◆ **What the exercise asks**: Only one stretch of the data below should be repeated: the lines from the line containing "localparam int RESET_REC_NS" through the line containing "localparam logic [7:0] REG_ADDR", inclusive, exactly as they are.

(Records from a data source)
•••

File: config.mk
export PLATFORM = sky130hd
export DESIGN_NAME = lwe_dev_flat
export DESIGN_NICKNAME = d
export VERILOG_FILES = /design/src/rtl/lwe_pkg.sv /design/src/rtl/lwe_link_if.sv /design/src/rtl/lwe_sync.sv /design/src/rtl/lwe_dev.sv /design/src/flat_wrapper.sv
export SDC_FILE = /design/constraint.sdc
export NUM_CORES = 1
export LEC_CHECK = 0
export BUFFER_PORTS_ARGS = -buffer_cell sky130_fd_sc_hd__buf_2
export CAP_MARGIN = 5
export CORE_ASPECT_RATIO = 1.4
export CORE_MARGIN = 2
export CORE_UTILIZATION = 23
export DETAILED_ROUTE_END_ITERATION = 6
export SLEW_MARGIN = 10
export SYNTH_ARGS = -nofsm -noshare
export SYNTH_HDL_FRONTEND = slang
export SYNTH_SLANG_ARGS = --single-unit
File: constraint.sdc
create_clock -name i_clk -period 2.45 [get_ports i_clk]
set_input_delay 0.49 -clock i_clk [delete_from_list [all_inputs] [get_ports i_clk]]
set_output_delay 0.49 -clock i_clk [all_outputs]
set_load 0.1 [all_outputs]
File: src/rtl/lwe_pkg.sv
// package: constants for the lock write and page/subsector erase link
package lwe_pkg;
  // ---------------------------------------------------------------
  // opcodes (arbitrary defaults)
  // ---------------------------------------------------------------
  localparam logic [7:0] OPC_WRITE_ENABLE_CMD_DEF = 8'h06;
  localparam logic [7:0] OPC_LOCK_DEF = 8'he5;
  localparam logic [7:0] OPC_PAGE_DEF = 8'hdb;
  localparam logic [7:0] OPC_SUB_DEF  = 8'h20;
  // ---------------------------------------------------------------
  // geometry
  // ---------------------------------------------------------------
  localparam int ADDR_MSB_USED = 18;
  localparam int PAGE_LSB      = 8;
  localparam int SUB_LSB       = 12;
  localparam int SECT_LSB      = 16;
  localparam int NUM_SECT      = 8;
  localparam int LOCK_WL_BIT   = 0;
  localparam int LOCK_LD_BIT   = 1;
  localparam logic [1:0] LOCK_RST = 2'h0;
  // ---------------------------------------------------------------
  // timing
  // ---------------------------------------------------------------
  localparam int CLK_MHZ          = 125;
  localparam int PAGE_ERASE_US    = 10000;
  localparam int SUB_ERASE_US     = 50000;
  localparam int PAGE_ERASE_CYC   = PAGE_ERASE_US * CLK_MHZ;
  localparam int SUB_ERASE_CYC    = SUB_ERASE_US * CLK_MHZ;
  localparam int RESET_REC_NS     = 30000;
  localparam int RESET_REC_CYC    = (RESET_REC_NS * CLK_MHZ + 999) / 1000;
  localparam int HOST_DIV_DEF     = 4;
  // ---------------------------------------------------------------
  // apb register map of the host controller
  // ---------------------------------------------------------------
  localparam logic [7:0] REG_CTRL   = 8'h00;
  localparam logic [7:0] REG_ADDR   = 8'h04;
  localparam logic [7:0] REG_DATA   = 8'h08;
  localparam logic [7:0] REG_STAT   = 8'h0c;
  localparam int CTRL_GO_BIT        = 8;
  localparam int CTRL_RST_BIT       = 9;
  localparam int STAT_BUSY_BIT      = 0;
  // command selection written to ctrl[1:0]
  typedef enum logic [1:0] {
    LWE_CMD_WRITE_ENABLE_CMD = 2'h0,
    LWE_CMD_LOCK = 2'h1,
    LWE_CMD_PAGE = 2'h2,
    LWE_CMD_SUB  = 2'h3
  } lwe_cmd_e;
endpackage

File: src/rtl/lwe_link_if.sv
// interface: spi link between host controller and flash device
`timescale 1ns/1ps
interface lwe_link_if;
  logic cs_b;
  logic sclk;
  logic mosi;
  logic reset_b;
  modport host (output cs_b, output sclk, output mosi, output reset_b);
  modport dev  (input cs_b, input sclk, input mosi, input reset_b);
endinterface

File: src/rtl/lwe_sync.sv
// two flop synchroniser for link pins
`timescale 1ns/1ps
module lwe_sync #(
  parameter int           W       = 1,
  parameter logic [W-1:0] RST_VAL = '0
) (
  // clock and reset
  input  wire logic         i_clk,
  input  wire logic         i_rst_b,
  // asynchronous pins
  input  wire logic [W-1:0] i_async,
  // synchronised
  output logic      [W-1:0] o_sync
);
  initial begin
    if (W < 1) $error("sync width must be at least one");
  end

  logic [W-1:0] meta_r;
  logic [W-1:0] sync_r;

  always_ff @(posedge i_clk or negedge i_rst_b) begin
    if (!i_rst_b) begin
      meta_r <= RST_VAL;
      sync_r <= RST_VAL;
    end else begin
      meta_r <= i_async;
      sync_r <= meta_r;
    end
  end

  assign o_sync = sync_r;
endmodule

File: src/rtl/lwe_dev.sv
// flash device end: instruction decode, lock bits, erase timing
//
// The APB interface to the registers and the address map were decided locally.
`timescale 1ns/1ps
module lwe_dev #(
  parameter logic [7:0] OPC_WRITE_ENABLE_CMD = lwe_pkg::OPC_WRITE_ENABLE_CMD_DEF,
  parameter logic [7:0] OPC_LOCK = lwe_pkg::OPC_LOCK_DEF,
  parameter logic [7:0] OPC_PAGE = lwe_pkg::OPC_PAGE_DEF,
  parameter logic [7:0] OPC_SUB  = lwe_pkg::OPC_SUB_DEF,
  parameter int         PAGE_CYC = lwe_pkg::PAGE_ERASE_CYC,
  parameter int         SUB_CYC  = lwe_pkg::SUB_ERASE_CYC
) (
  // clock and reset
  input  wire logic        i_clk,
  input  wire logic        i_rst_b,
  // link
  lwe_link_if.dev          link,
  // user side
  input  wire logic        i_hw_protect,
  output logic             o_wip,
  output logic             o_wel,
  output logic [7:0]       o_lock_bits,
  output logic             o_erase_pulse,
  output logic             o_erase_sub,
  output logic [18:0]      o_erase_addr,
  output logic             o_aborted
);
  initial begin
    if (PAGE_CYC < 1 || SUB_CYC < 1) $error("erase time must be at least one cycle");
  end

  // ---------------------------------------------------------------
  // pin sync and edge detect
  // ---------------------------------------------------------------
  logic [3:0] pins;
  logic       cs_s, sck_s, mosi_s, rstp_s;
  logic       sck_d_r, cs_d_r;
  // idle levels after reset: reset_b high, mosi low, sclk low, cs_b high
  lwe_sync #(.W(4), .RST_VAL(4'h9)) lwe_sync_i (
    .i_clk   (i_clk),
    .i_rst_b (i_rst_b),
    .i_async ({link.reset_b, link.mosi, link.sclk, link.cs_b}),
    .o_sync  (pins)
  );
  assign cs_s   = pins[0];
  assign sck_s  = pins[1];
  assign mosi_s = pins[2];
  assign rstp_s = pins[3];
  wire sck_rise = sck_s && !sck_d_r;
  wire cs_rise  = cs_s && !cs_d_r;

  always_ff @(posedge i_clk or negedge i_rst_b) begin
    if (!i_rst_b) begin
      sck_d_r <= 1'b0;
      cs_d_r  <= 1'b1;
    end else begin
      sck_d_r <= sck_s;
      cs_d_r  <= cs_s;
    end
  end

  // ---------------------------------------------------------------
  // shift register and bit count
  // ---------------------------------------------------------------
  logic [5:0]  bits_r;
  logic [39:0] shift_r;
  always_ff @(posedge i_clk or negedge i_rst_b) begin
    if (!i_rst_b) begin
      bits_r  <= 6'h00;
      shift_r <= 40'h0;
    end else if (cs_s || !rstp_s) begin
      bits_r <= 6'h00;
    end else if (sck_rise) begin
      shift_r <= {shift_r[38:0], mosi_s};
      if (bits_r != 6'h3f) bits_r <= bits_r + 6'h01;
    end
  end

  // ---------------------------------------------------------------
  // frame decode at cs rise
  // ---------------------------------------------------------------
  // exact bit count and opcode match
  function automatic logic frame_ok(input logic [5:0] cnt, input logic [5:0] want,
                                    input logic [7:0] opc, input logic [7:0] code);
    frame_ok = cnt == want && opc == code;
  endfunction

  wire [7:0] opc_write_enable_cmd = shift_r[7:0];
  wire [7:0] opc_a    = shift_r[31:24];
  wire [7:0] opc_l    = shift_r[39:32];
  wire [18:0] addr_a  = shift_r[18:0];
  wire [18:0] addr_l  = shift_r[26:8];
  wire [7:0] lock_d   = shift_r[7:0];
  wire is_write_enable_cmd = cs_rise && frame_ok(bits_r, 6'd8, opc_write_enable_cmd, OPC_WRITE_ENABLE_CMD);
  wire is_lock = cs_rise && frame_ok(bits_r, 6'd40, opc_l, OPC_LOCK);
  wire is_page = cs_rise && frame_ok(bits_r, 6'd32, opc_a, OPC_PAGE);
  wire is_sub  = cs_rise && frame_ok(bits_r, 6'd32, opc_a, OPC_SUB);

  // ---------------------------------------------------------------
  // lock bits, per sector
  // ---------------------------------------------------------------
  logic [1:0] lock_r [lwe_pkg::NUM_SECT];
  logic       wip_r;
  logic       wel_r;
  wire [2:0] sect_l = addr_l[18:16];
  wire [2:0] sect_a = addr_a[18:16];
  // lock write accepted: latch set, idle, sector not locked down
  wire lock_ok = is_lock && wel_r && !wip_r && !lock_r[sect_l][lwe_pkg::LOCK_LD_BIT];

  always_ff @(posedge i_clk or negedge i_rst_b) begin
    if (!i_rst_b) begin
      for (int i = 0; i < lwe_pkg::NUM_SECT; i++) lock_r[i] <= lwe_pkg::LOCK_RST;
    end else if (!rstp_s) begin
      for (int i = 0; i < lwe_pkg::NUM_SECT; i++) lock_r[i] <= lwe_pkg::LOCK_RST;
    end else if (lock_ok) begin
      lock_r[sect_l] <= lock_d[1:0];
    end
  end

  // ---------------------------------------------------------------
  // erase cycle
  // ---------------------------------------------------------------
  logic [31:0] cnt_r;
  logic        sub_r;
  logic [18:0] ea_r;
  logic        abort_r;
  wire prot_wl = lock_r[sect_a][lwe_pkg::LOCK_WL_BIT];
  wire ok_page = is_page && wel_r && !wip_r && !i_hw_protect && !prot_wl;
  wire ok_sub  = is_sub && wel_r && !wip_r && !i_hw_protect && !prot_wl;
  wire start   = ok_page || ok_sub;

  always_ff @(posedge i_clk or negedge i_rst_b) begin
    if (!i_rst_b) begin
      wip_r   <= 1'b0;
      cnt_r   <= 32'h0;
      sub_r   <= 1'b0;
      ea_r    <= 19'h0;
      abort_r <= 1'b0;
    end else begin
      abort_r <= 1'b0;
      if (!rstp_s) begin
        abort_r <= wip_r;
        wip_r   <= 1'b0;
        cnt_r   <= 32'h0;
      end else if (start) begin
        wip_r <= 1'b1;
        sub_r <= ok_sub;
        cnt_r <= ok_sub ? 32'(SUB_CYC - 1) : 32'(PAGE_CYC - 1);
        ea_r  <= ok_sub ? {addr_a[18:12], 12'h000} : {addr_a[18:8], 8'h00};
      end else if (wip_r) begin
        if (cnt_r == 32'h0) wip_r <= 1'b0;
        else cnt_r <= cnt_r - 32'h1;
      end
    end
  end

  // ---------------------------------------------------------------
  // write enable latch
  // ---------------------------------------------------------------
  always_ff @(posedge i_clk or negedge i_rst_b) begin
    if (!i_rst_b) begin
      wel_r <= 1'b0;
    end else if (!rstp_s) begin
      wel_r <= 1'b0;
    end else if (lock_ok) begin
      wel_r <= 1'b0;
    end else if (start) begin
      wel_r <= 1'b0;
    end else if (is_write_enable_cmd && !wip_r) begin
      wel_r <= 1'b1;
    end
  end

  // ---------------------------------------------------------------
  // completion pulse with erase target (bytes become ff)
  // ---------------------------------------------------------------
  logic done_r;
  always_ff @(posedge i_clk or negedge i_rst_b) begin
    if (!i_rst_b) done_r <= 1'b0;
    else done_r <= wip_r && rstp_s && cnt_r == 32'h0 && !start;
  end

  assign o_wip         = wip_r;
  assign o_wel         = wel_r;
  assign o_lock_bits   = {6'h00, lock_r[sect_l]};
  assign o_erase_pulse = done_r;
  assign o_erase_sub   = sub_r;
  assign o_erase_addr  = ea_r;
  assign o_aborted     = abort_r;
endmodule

•••

◆ **Task result**:
  localparam int RESET_REC_NS     = 30000;
  localparam int RESET_REC_CYC    = (RESET_REC_NS * CLK_MHZ + 999) / 1000;
  localparam int HOST_DIV_DEF     = 4;
  // ---------------------------------------------------------------
  // apb register map of the host controller
  // ---------------------------------------------------------------
  localparam logic [7:0] REG_CTRL   = 8'h00;
  localparam logic [7:0] REG_ADDR   = 8'h04;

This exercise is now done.